### src/shared/btsz_pkg.sv
package btsz_pkg;
    // ****************************************
    // Instruction word layout
    // ****************************************
    localparam int INSTR_W = 12;
    localparam int DATA_W = 8;
    localparam int FADDR_W = 5;
    localparam int OPC_HI = 11;
    localparam int OPC_LO = 8;
    localparam int BIT_HI = 7;
    localparam int BIT_LO = 5;
    localparam int FA_HI = 4;
    localparam int FA_LO = 0;
    localparam logic [3:0] OPC_SKIP_ZERO = 4'h6;
    localparam logic [3:0] OPC_SKIP_ONE = 4'h7;
    // No-operation word issued in place of a discarded instruction
    localparam logic [11:0] NOP_WORD = 12'h000;
    localparam logic [11:0] RESET_WORD = 12'h000;
    // Reset values of the address and status registers
    localparam logic [4:0] FADDR_RESET = 5'h00;
    localparam logic FLAG_RESET = 1'b0;
endpackage : btsz_pkg

### src/logic/btsz_exec.sv
module btsz_exec (
    // Clock and reset
    input wire logic ref_clk,
    input wire logic rst,
    // Instruction cycle enable and fetched word
    input wire logic cyc_en,
    input wire logic [11:0] fetch_word,
    // File register read port
    output logic [4:0] file_addr,
    input wire logic [7:0] file_data,
    // Executed word and decode status
    output logic [11:0] exec_word,
    output logic skip_nop,
    output logic is_test_zero
);
    // ****************************************
    // Field decode helpers
    // ****************************************
    // True when a word carries the skip-if-zero opcode
    function automatic logic is_skip_zero(
        input logic [11:0] w
    );
        return w[btsz_pkg::OPC_HI:btsz_pkg::OPC_LO] == btsz_pkg::OPC_SKIP_ZERO;
    endfunction : is_skip_zero

    // Index of the tested bit
    function automatic logic [2:0] bit_field(
        input logic [11:0] w
    );
        return w[btsz_pkg::BIT_HI:btsz_pkg::BIT_LO];
    endfunction : bit_field

    // Number of the addressed file register
    function automatic logic [4:0] reg_field(
        input logic [11:0] w
    );
        return w[btsz_pkg::FA_HI:btsz_pkg::FA_LO];
    endfunction : reg_field

    // One bit of a register read
    function automatic logic pick_bit(
        input logic [7:0] d,
        input logic [2:0] i
    );
        return d[i];
    endfunction : pick_bit

    // ****************************************
    // State of the word now executing
    // ****************************************
    logic [11:0] exec_r;
    logic [11:0] exec_nxt;
    logic skip_r;
    logic skip_nxt;
    logic [4:0] faddr_r;
    logic [4:0] faddr_nxt;
    logic tz_r;
    logic tz_nxt;

    // ****************************************
    // Decode of the word now executing, and the register field of the fetched word
    // ****************************************
    wire logic op_match = is_skip_zero(exec_r);
    wire logic [2:0] bit_idx = bit_field(exec_r);
    // A discarded slot never tests, even if its word was a test
    wire logic test_zero = op_match && !skip_r;
    wire logic bit_val = pick_bit(file_data, bit_idx);
    wire logic do_skip = test_zero && !bit_val;
    wire logic [4:0] fetch_reg = reg_field(fetch_word);

    // ****************************************
    // Next-state selection
    // ****************************************
    // No-op in place of the prefetched word on a skip
    assign exec_nxt = cyc_en ? (do_skip ? btsz_pkg::NOP_WORD : fetch_word) : exec_r;
    // The no-op slot is the second cycle of the test
    assign skip_nxt = cyc_en ? do_skip : skip_r;
    // Read only: no write port, so flags and registers stay as they are
    assign faddr_nxt = cyc_en ? fetch_reg : faddr_r;
    assign tz_nxt = is_skip_zero(exec_nxt) && !skip_nxt;

    // ****************************************
    // Registers
    // ****************************************
    always_ff @(posedge ref_clk) begin
        if (rst) begin
            exec_r <= btsz_pkg::RESET_WORD;
        end else begin
            exec_r <= exec_nxt;
        end
    end

    always_ff @(posedge ref_clk) begin
        if (rst) begin
            skip_r <= btsz_pkg::FLAG_RESET;
        end else begin
            skip_r <= skip_nxt;
        end
    end

    always_ff @(posedge ref_clk) begin
        if (rst) begin
            faddr_r <= btsz_pkg::FADDR_RESET;
        end else begin
            faddr_r <= faddr_nxt;
        end
    end

    always_ff @(posedge ref_clk) begin
        if (rst) begin
            tz_r <= btsz_pkg::FLAG_RESET;
        end else begin
            tz_r <= tz_nxt;
        end
    end

    // ****************************************
    // Outputs
    // ****************************************
    assign file_addr = faddr_r;
    assign exec_word = exec_r;
    assign skip_nop = skip_r;
    assign is_test_zero = tz_r;

    // ****************************************
    // Checks
    // ****************************************
    a_skip_gives_nop: assert property (
        @(posedge ref_clk) disable iff (rst)
        cyc_en && test_zero && !pick_bit(file_data, bit_idx)
        |=> exec_r == btsz_pkg::NOP_WORD && skip_r
    ) else $error("zero bit did not insert a no-op");

    a_one_bit_runs: assert property (
        @(posedge ref_clk) disable iff (rst)
        cyc_en && test_zero && pick_bit(file_data, bit_idx)
        |=> exec_r == $past(fetch_word) && !skip_r
    ) else $error("one bit did not run next word");

    a_nop_one_slot: assert property (
        @(posedge ref_clk) disable iff (rst)
        cyc_en && skip_r
        |=> !skip_r
    ) else $error("skip lasted more than one slot");

    a_decode_match: assert property (
        @(posedge ref_clk) disable iff (rst)
        is_test_zero == (is_skip_zero(exec_r) && !skip_r)
    ) else $error("decode flag mismatch");

    a_other_no_skip: assert property (
        @(posedge ref_clk) disable iff (rst)
        cyc_en && !is_skip_zero(exec_r)
        |=> !skip_r
    ) else $error("skip without bit test");

    a_hold_no_en: assert property (
        @(posedge ref_clk) disable iff (rst)
        !cyc_en
        |=> $stable(exec_r) && $stable(skip_r)
    ) else $error("state moved without cycle enable");

    a_addr_follows: assert property (
        @(posedge ref_clk) disable iff (rst)
        cyc_en
        |=> file_addr == $past(reg_field(fetch_word))
    ) else $error("file address not from fetched word");

    a_skip_cause: assert property (
        @(posedge ref_clk) disable iff (rst)
        $rose(skip_r)
        |-> $past(test_zero) && !$past(bit_val)
    ) else $error("skip without zero bit");

    a_slot_no_test: assert property (
        @(posedge ref_clk) disable iff (rst)
        skip_nop
        |-> !is_test_zero && exec_word == btsz_pkg::NOP_WORD
    ) else $error("inserted slot seen as a live test");

    a_two_cycle_end: assert property (
        @(posedge ref_clk) disable iff (rst)
        cyc_en && test_zero && !bit_val ##1 cyc_en
        |=> !skip_r && exec_r == $past(fetch_word)
    ) else $error("skipped test took more than two cycles");

    a_non_test_passes: assert property (
        @(posedge ref_clk) disable iff (rst)
        cyc_en && !test_zero
        |=> exec_r == $past(fetch_word) && !skip_r
    ) else $error("non-test slot altered the next word");

    a_hold_addr: assert property (
        @(posedge ref_clk) disable iff (rst)
        !cyc_en
        |=> $stable(file_addr) && $stable(is_test_zero)
    ) else $error("address or flag moved without cycle enable");
endmodule : btsz_exec

### config.mk
export PLATFORM = sky130hd
export DESIGN_NAME = btsz_exec
export DESIGN_NICKNAME = d
export VERILOG_FILES = /design/src/shared/btsz_pkg.sv /design/src/logic/btsz_exec.sv
export SDC_FILE = /design/constraint.sdc
export NUM_CORES = 1
export LEC_CHECK = 0
export ABC_CLOCK_PERIOD_IN_PS = 1850
export BUFFER_PORTS_ARGS = -buffer_cell sky130_fd_sc_hd__buf_2
export CORE_ASPECT_RATIO = 0.7
export CORE_MARGIN = 2
export CORE_UTILIZATION = 40
export CTS_BUF_LIST = sky130_fd_sc_hd__clkbuf_8
export DETAILED_ROUTE_END_ITERATION = 16
export PLACE_DENSITY = 0.71
export SYNTH_ARGS = -nofsm -noshare
export SYNTH_HDL_FRONTEND = slang
export SYNTH_SLANG_ARGS = --single-unit
### constraint.sdc
create_clock -name ref_clk -period 1.85 [get_ports ref_clk]
set_input_delay 0.37 -clock ref_clk [delete_from_list [all_inputs] [get_ports ref_clk]]
set_output_delay 0.37 -clock ref_clk [all_outputs]
set_load 0.005 [all_outputs]
-- Word-level counts from Yosys, hierarchy flattened
Cells that the tools add are included.
- latch bits: 0
- input port bits: 23
- bits in read-only memories: 0
- flip-flop bits (word level): 19
- word-level logic and storage cells: 19
- bits in writable memories: 0
- memories: 0
- output and inout port bits: 19
- reductions and logical operators: 6
- equality and inequality tests: 2
- div/mod/pow operators: 0
- $add $sub $neg: 0
- multipliers: 0
- magnitude comparators: 1
- bitwise operators: 0
- shifts and indexed selects: 0
- multiplexer cells: 5
- operators by type and width (cell ; number):
    $mux 12 ; 2
    $eq 4x3->1 const B ; 2
    $lt 3x4->1 const B ; 1
    $bmux 1 s3 ; 1
    $logic_and 1x1->1 ; 3
    $logic_not 1->1 ; 3
    $mux 1 ; 2

-- Longest topological paths before layout
Gate-level depths: netlist (run 1).
- word-level depth: 8
- gate-level depth with buffers: 7
- depth with buffers taken out: 4

-- Worst setup path before layout (run 1)
No wires, ideal clock.
- path type: register to register
- start point: reg exec_r[5], in the netlist exec_word[5]
- end point: reg exec_r[10], in the netlist exec_word[10]
- required time: 1.765 ns
- setup time: 0.085 ns
- path slack: 0.170 ns
- stages on the path, launching flop included: 8
- clock period less this slack: 1.680 ns
- buffers on the path: 3
- arrival time: 1.596 ns
- cells stage by stage: dfxtp_1 -> buf_6 -> mux2i_1 -> mux4_2 -> and3_1 -> buf_6 -> buf_6 -> o31ai_2
- cells in the longest elaborated chain, start to end: 6
- ends and longest elaborated chain (what ; line ; text):
    start: declaration ; btsz_exec.sv:51 ; logic [11:0] exec_r;
    start signal: assignment ; btsz_exec.sv:87 ; exec_r <= btsz_pkg::RESET_WORD;
    start signal: assignment ; btsz_exec.sv:89 ; exec_r <= exec_nxt;
    $bmux 1 s3 ; btsz_exec.sv:45 ; return d[i];
    $mux 1 (not written as such) ; btsz_exec.sv:45 ;
    $logic_not 1->1 ; btsz_exec.sv:68 ; wire logic do_skip = test_zero && !bit_val;
    $logic_and 1x1->1 ; btsz_exec.sv:68 ;
    $mux 12 (2 in series) ; btsz_exec.sv:75 ; assign exec_nxt = cyc_en ? (do_skip ? btsz_pkg::NOP_WORD : fetch_word) : exec_r;
No other way between the ends. The select of a mux whose other input is x is not followed.
A chain may end at the register's enable or synchronous reset.

-- Worst setup path in the final report (run 1)
- start point: reg exec_r[5], in the netlist exec_word[5]
- end point: reg skip_r, in the netlist skip_nop
- cells in the longest elaborated chain, start to end: 5
- ends and longest elaborated chain (what ; line ; text):
    $bmux 1 s3 ; btsz_exec.sv:45 ;
    $mux 1 (not written as such) ; btsz_exec.sv:45 ;
    $logic_not 1->1 ; btsz_exec.sv:68 ;
    $logic_and 1x1->1 ; btsz_exec.sv:68 ;
    $mux 1 ; btsz_exec.sv:77 ; assign skip_nxt = cyc_en ? do_skip : skip_r;
    end signal: assignment ; btsz_exec.sv:95 ; skip_r <= btsz_pkg::FLAG_RESET;
    end signal: assignment ; btsz_exec.sv:97 ; skip_r <= skip_nxt;
    end: declaration ; btsz_exec.sv:53 ; logic skip_r;
No other way between the ends. The select of a mux whose other input is x is not followed.

==> impl_metrics.tcl, run 1 <==
set metrics [dict create \
    peakVddDrop_mv 0.4658 \
    max_stage_delay_ns 0.48 \
    grt_pass1_vias 713 \
    drtPass1Iterations 4 \
    synth.avg_cell_area_um2 10.07 \
    grt_max_degree 20 \
    cts_tree "built" \
    status "finished clean" \
    setup_viol 0 \
    portBuffers 41 \
    drt-total-wl_um 2005 \
    required_ns 2.00 \
    cp.arrival_ns 1.87 \
    postPlaceCellArea_um2 1082 \
    maxCapViolCount 0 \
    endpoint_kind "flip-flop" \
    fmax_ghz 0.5834 \
    grt_pass1_wl_um 3029 \
    postCtsHoldBufs 0 \
    h-tree-depth 1 \
    mostFrequentLayoutCells "buf_2 (41), dfxtp_1 (18), nand2_1 (12), nand3b_1 (12), o31ai_2 (9)" \
    globalplace.congestion 0.7228 \
    dieArea_um2 2613 \
    slew_violations 0 \
    insertion_delay_ns 0.25 \
    p_per_area_nw_per_um2 752.3 \
    min_period_ns 1.714 \
    cts_buffer_depth 2 \
    place_hpwl_um 1478 \
    cts_setup_buffers 0 \
    root_buffer "clkbuf_8" \
    worstSetupPathType "reg2reg" \
    crit_slowest_cell "mux4_2" \
    n_antenna_cell 0 \
    gr-total-overflow 0 \
    vias_per_cell 5.051 \
    track_usage_pct 15.60 \
    synth-seq-cells 19 \
    synth_cell_types 20 \
    initial_core_util_pct 41.79 \
    min_period_over_period_pct 92.65 \
    final_core_util_pct 53.36 \
    pin_count 42 \
    wire_per_inst_um 12.77 \
    ys_seq_area_share_pct 42.94 \
    finalHoldViolations 0 \
    drt-initial-drc-count 16 \
    fillers 195 \
    syn_nets 111 \
    via_count 793 \
    postRouteAntennaNets 0 \
    drc_errors 0 \
    clk_pin_slew_worst_paths_ns 0.07 \
    cp-start-kind "flip-flop" \
    syn_inst 88 \
    final_nets 149 \
    core_area_um2 2120 \
    hold_path_class "in2reg" \
    fin_area_um2 1131 \
    drive_gt1_share_pct 47.20 \
    slew_headroom_pct 70.52 \
    rsz0062_at_grt "false" \
    die_w_um 60.25 \
    finClkSkew_ns 0.002665 \
    syn_area_um2 885.9 \
    rows 14 \
    final_common_cell "buf_2" \
    yosysWarnings 0 \
    die_h_um 43.38 \
    synthToLayoutAreaGrowth_pct 27.68 \
    cts_buffers 3 \
    crit_chain "mux2i_1 -> mux4_2 -> and3_2 -> a31o_1" \
    grt_antenna_before_repair 0 \
    total_leakage_power_uw 0.0005073 \
    worstMarginPinSlew_ns 0.4360 \
    clock_sinks 19 \
    cp_max_fo 14 \
]
## through the flow
step	power (µW)	hold slack (ns)	setup slack [ns]	TNS, ns	cells
after floorplan	523.3	0.4658	0.1699	0	88
after global placement	572.4	0.4564	0.02731	0	153
after global routing	887.3	0.3733	0.05890	0	157
final	850.9	0.3693	0.1359	0	157
after CTS	867.4	0.3656	0.01786	0	157
after detailed placement	578.2	0.4594	-0.06892	-0.5048	153
## kinds of logic (layout without fill, tap and decap cells)
group	count (synthesis)	in the layout	share of synthesized area [%]
buffers and inverters	10	47	6.779
multiplexers	5	5	7.062
AO/OA/AOI/OAI	19	19	19.63
AND/OR/NAND/NOR	35	35	23.59
flip-flops	19	19	42.94
## cells in the mapped netlist
cell       n  area [µm²]
dfxtp_1   19       380.4
nand2_1   12       45.04
nand3b_1  12       90.09
o31ai_2    9       112.6
clkbuf_1   6       22.52
a21oi_1    5       25.02
nand2b_1   5       31.28
mux2i_1    4       40.04
buf_6      3       33.78
o31ai_1    3       22.52
a31o_1     1       8.760
and3_1     1       6.260
inv_2      1       3.750
mux4_2     1       22.52
nand4_1    1       6.260
nand4b_1   1       8.760
nor3_1     1       5.000
nor3b_1    1       7.510
nor4b_1    1       8.760
o21ai_1    1       5.000
## sequential cells by signal, indices dropped and copies added (netlist names)
name          flops
exec_word        12
is_test_zero      1
skip_nop          1
file_addr         5
## cell type report
class	instances	area [µm²]	share of cell area (%)
Inverter	1	3.754	0.3319
Tap cell	32	40.04	3.540
Multi-Input combinational cell	59	446.7	39.49
Clock buffer	3	41.29	3.650
Timing Repair Buffer	42	212.7	18.81
Sequential cell	19	381.6	33.74
Clock inverter	1	5.005	0.4425
## report_power, final
group | leakage (µW) | internal, µW | switching [µW]
logic | 0.000325 | 62.9 | 58.8
clock network | 0.0000255 | 150 | 133
registers | 0.000157 | 431 | 14.9
## timing repair
| item | in CTS | in global routing |
|---|---|---|
| setup endpoints to repair | 14 | 9 |
| gates resized for setup | 1 | 1 |
| hold endpoints to repair | 0 | 0 |
## metal layers
layer / GRT usage (%) / up-vias / part of all wire (%)
met4: 1.333 / 0 / 0
met2: 28.04 / 29 / 47
met3: 6.567 / 0 / 6.7
li1: - / 392 / -
met1: 17.98 / 372 / 46
met5: 0 / - / 0
## worst max-delay path, delay by kind of cell (launching register included)
kind            cells  cell delay [ns]
flops               1             0.41
mux                 2             0.60
compound gates      1             0.25
simple gates        1             0.35
## worst paths after layout
| check | start | slack [ns] | endpoint | cells after the start |
|---|---|---|---|---|
| max | exec_word[5] | 0.14 | skip_nop | 4 |
| min | fetch_word[8] | 0.37 | exec_word[8] | 3 |
| max reg2reg | exec_word[5] | 0.14 | skip_nop | 4 |
| min reg2reg | file_addr[2] | 0.47 | file_addr[2] | 2 |
No activity file was read; power rests on OpenSTA's default activity.
==> inputs of run 2 (changes only) <==
Settings changed: BUFFER_PORTS_ARGS -buffer_cell sky130_fd_sc_hd__buf_2 to default, DONT_BUFFER_PORTS from default to 1, PLACE_DENSITY 0.71 to default.
==> run 2 against run 1 <==
Effect of this change: flip-flop and latch count did not move; sequential share of layout area rose by 6.8 points; via count fell by 20%; first-iteration DRC count fell by 63%; worst hold slack got worse by 0.20 ns; combinational power fell by 51%; clock power rose by 2%; cell count fell by 25%; utilization fell by 9.1 points.
==> impl_metrics.tcl, run 2 (synthesis results as in run 1) <==
set metrics [dict create \
    wire_per_inst_um 15.38 \
    cts_resized 0 \
    via_count 635 \
    worstSetupPathType "reg2reg" \
    peakVddDrop_mv 0.4472 \
    grt_max_degree 34 \
    rsz0062_at_grt "false" \
    cp_max_fo 8 \
    cts_tree "built" \
    crit_chain "mux2i_1 -> mux4_2 -> and3_1 -> buf_4 -> o31ai_1" \
    initial_core_util_pct 41.79 \
    place_hpwl_um 1239 \
    cp-start-kind "flip-flop" \
    n_antenna_cell 0 \
    total_leakage_power_uw 0.0003348 \
    swShare_pct 22.90 \
    rr_startpoint "exec_word[5]" \
    worst-path-buf-inv 1 \
    root_buffer "clkbuf_8" \
    hold_path_class "in2reg" \
    required_ns 2.02 \
    portBuffers 0 \
    min_period_over_period_pct 92.25 \
    die_h_um 43.38 \
    mostFrequentLayoutCells "dfxtp_1 (19), nand2_1 (12), nand3b_1 (12)" \
    worstMarginPinSlew_ns 0.4139 \
    cts_buffers 3 \
    cts_buffer_depth 2 \
    intPower_uw 615.6 \
    finClkSkew_ns 0.001998 \
    insertion_delay_ns 0.26 \
    clk_pin_slew_worst_paths_ns 0.07 \
    postCtsHoldBufs 0 \
    pwr-share-clk_pct 36.1 \
    drive_gt1_share_pct 20.93 \
    globalplace.congestion 0.6538 \
    cp.arrival_ns 1.88 \
    finalPower_uw 798.4 \
    vias_per_cell 5.381 \
    cts_setup_buffers 0 \
    finalHoldViolations 0 \
    setup_tns_ns 0 \
    status "finished clean" \
    crit_slowest_cell "mux4_2" \
    die_w_um 60.25 \
    maxCapViolCount 0 \
    largest_register_ffs 12 \
    postRouteAntennaNets 0 \
    multi_input_comb_area_um2 445.4 \
    setup_viol 0 \
    grt_pass1_vias 626 \
    rows 14 \
    h-tree-depth 1 \
    slew_violations 0 \
    min_period_ns 1.707 \
    seq_area_um2 380.4 \
    critical_path.startpoint "exec_word[5]" \
    cp_top_family "multiplexers" \
    pin_count 42 \
    track_usage_pct 14.97 \
    drtPass1Iterations 4 \
    drt-total-wl_um 1815 \
    drt-initial-drc-count 6 \
    grt_pass1_wl_um 2780 \
    clock_sinks 19 \
    hp-start "rst" \
    final_common_cell "dfxtp_1" \
    fillers 217 \
    final_nets 110 \
    p_per_area_nw_per_um2 850.8 \
    dieArea_um2 2613 \
    seqPwrFrac_pct 56.4 \
    power.switching_uw 182.8 \
    instances_no_fill 118 \
    comb_power_share_pct 7.4 \
    grt_antenna_before_repair 0 \
    gr-total-overflow 0 \
    numPlacedInstances 114 \
    endpoint_kind "flip-flop" \
    slew_headroom_pct 72.02 \
    core_area_um2 2120 \
    max_stage_delay_ns 0.47 \
    drc_errors 0 \
    fmax_ghz 0.5859 \
    synthToLayoutAreaGrowth_pct 5.932 \
]
==> run 2: cell types whose count changed in the layout (fill, tap and decap cells not counted), sizes merged <==
| cell | previous run | this run |
|---|---|---|
| buf | 42 | 3 |
==> run 2: area by class of cell <==
| type | count | share of cell area, % |
|---|---|---|
| sequential | 19 | 40.53 |
| multi-input combinational | 59 | 47.47 |
| clock buffer | 3 | 4.400 |
| clock inverter | 1 | 0.5333 |
| timing repair buffer | 3 | 2.400 |
| tap | 32 | 4.267 |
| inverter | 1 | 0.4000 |
==> run 2: power groups by stage <==
stage,clock [µW],combinational (µW),sequential (µW)
final,288,59.5,451
after global routing,318,66.3,454
after CTS,305,60.5,451
after detailed placement,0,60.3,461
after global placement,0,58.7,460
after floorplan,0,68.4,455
==> run 2: per-stage QoR <==
stage               utilization, %  worst slack, ns  hold WS [ns]  area, µm²
global placement             42.09           0.1963        0.4432      892.1
finish                       44.27           0.1433        0.1728      938.4
detailed placement           42.09           0.1607        0.4452      892.1
floorplan                        -           0.1699        0.4658      885.9
CTS                          44.27           0.1374        0.1628      938.4
global route                 44.27          0.03140        0.1554      938.4
==> run 2: final timing paths <==
path / to / slack [ns] / depth (start not counted)
hold / removal: file_addr[0] / 0.17 / 1
hold reg to reg: file_addr[4] / 0.48 / 2
setup reg to reg: exec_word[11] / 0.14 / 5
setup / recovery: exec_word[11] / 0.14 / 5
==> run 2: routing by layer <==
| layer | GRT usage (%) | vias up | wire length (µm) |
|---|---|---|---|
| met5 | 0 | - | 0 |
| met4 | 6.667 | 0 | 27 |
| met3 | 9.254 | 5 | 211 |
| met2 | 23.70 | 28 | 805 |
| met1 | 15.92 | 292 | 771 |
| li1 | - | 310 | - |
==> inputs of run 3 (changes only) <==
Settings changed: MAX_ROUTING_LAYER from default to met4.
==> run 3 against run 2 <==
Effect of this change: clock power barely moved; die area did not move; wire length fell by 0.22%; design area did not move.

**TASK TO CARRY OUT:**
What you return must be the line that contains "setup / recovery: exec_word[11] / 0.14 / 5" followed by every remaining line of the material, all exactly as written and nothing more.

**RESPONSE BOX:**
setup / recovery: exec_word[11] / 0.14 / 5
==> run 2: routing by layer <==
| layer | GRT usage (%) | vias up | wire length (µm) |
|---|---|---|---|
| met5 | 0 | - | 0 |
| met4 | 6.667 | 0 | 27 |
| met3 | 9.254 | 5 | 211 |
| met2 | 23.70 | 28 | 805 |
| met1 | 15.92 | 292 | 771 |
| li1 | - | 310 | - |
==> inputs of run 3 (changes only) <==
Settings changed: MAX_ROUTING_LAYER from default to met4.
==> run 3 against run 2 <==
Effect of this change: clock power barely moved; die area did not move; wire length fell by 0.22%; design area did not move.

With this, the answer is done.